Xu Yingda, Bruening Merlin L, Watson J Throck
Department of Chemistry, Michigan State University, East Lansing, Michigan 48824, USA.
Mass Spectrom Rev. 2003 Nov-Dec;22(6):429-40. doi: 10.1002/mas.10064.
High concentrations of contaminants such as salts and surfactants are often present in biological samples to solubilize or stabilize analytes such as proteins. Unfortunately, the presence of those contaminants often precludes direct analysis by MALDI-MS. Selective adsorption of analytes directly on modified MALDI probes, followed by rinsing to remove contaminants, overcomes this problem. This review focuses on various modifications of MALDI probes to allow the adsorption of proteins and DNA, even in a large excess of salt or surfactant. Interfaces deposited on the MALDI probes to adsorb analytes include films of commercial polymers, thin layers of matrix crystals, self-assembled monolayers, and ultrathin polymer films. Hydrophobic and ionic interactions both effect analyte adsorption on those interfaces, and patterned interfaces allow the concentration and purification of analyte molecules.

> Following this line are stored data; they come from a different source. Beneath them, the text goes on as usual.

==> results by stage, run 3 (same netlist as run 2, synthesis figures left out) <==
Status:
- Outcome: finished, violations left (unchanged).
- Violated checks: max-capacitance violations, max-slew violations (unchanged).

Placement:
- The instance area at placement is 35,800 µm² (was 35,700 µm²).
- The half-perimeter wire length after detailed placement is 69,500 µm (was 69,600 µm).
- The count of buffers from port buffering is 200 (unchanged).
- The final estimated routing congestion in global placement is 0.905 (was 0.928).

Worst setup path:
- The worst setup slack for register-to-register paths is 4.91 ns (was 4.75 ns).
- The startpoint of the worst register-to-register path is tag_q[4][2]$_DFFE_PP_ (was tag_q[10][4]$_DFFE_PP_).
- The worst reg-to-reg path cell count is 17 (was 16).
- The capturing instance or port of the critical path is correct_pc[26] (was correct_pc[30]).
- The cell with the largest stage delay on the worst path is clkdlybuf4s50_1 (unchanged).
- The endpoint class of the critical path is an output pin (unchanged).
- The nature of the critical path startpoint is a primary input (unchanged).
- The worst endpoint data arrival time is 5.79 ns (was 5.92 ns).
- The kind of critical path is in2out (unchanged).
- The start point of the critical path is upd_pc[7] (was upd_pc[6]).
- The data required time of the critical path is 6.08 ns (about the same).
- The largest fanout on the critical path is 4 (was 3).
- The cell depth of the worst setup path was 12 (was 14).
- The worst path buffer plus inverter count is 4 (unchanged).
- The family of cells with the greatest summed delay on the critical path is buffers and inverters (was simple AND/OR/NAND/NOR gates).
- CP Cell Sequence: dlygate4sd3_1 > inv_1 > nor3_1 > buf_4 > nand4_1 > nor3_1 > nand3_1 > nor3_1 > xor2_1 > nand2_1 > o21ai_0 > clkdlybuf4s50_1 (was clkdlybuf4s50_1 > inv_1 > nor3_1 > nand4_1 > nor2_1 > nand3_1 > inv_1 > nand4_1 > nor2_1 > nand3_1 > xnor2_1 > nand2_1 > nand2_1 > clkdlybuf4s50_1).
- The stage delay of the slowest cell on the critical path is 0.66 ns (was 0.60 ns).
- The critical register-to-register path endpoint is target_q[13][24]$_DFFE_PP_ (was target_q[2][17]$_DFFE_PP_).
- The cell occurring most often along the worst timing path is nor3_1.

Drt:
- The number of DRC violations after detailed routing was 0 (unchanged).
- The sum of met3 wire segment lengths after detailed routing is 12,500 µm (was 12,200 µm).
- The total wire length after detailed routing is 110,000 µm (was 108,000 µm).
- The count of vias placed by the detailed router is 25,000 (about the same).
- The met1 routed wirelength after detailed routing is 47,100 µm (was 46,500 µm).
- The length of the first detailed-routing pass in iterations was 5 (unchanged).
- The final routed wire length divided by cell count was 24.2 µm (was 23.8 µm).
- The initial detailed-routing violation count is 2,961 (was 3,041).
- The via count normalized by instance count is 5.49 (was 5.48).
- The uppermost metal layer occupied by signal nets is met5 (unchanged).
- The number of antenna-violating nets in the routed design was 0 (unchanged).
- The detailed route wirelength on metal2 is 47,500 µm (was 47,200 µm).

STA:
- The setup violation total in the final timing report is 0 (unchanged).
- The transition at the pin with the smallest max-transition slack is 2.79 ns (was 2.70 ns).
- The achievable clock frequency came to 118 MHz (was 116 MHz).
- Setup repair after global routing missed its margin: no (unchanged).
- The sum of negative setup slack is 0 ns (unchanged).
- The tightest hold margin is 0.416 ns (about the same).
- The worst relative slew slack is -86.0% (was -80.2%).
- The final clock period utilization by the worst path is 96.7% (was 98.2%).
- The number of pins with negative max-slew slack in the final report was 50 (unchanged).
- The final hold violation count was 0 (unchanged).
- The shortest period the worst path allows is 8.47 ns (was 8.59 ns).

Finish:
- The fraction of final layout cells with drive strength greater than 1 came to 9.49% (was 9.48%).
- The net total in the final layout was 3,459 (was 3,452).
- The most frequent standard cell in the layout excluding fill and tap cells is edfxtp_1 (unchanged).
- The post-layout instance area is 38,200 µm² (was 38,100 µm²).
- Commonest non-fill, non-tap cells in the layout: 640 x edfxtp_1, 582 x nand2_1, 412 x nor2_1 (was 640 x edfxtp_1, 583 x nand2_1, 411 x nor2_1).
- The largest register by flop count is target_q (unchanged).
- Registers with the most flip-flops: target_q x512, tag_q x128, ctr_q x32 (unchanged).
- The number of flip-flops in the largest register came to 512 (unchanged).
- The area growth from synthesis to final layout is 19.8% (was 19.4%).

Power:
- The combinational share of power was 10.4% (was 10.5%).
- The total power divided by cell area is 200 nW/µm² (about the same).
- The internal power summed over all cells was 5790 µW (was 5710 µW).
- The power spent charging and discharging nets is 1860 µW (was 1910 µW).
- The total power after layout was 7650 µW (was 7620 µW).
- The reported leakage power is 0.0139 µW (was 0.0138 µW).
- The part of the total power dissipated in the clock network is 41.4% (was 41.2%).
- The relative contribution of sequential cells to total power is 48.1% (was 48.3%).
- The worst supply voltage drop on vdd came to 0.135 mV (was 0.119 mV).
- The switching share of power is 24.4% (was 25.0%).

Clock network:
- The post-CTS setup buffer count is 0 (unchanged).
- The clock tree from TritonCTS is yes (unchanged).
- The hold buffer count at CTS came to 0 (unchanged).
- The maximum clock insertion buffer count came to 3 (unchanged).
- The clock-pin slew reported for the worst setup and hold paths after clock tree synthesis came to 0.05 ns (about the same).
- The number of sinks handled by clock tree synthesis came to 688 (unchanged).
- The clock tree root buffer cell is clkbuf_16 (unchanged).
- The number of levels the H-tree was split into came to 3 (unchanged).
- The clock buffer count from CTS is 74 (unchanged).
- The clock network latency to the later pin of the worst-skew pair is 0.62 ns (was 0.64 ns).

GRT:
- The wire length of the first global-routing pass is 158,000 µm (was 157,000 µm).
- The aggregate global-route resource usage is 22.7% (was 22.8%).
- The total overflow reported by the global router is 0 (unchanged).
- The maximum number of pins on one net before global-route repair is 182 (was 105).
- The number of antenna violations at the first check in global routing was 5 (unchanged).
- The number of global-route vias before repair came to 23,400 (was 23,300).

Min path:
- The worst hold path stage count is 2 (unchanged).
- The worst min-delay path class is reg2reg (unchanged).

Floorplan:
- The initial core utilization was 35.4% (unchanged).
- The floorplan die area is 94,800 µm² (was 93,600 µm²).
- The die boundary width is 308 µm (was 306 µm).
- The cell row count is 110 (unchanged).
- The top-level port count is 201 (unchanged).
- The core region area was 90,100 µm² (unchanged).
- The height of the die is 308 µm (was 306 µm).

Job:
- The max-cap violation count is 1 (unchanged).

生物样品中常常存在高浓度的污染物,如盐和表面活性剂,用于溶解或稳定蛋白质等分析物。不幸的是,这些污染物的存在常常妨碍通过基质辅助激光解吸/电离质谱(MALDI-MS)进行直接分析。将分析物直接选择性吸附在改性的MALDI探针上,然后冲洗以去除污染物,可克服这一问题。本综述重点关注MALDI探针的各种改性,以实现蛋白质和DNA的吸附,即使在存在大量盐或表面活性剂的情况下。沉积在MALDI探针上用于吸附分析物的界面包括商业聚合物薄膜、基质晶体薄层、自组装单分子层和超薄聚合物薄膜。疏水相互作用和离子相互作用都会影响分析物在这些界面上的吸附,而图案化界面则可实现分析物分子的浓缩和纯化。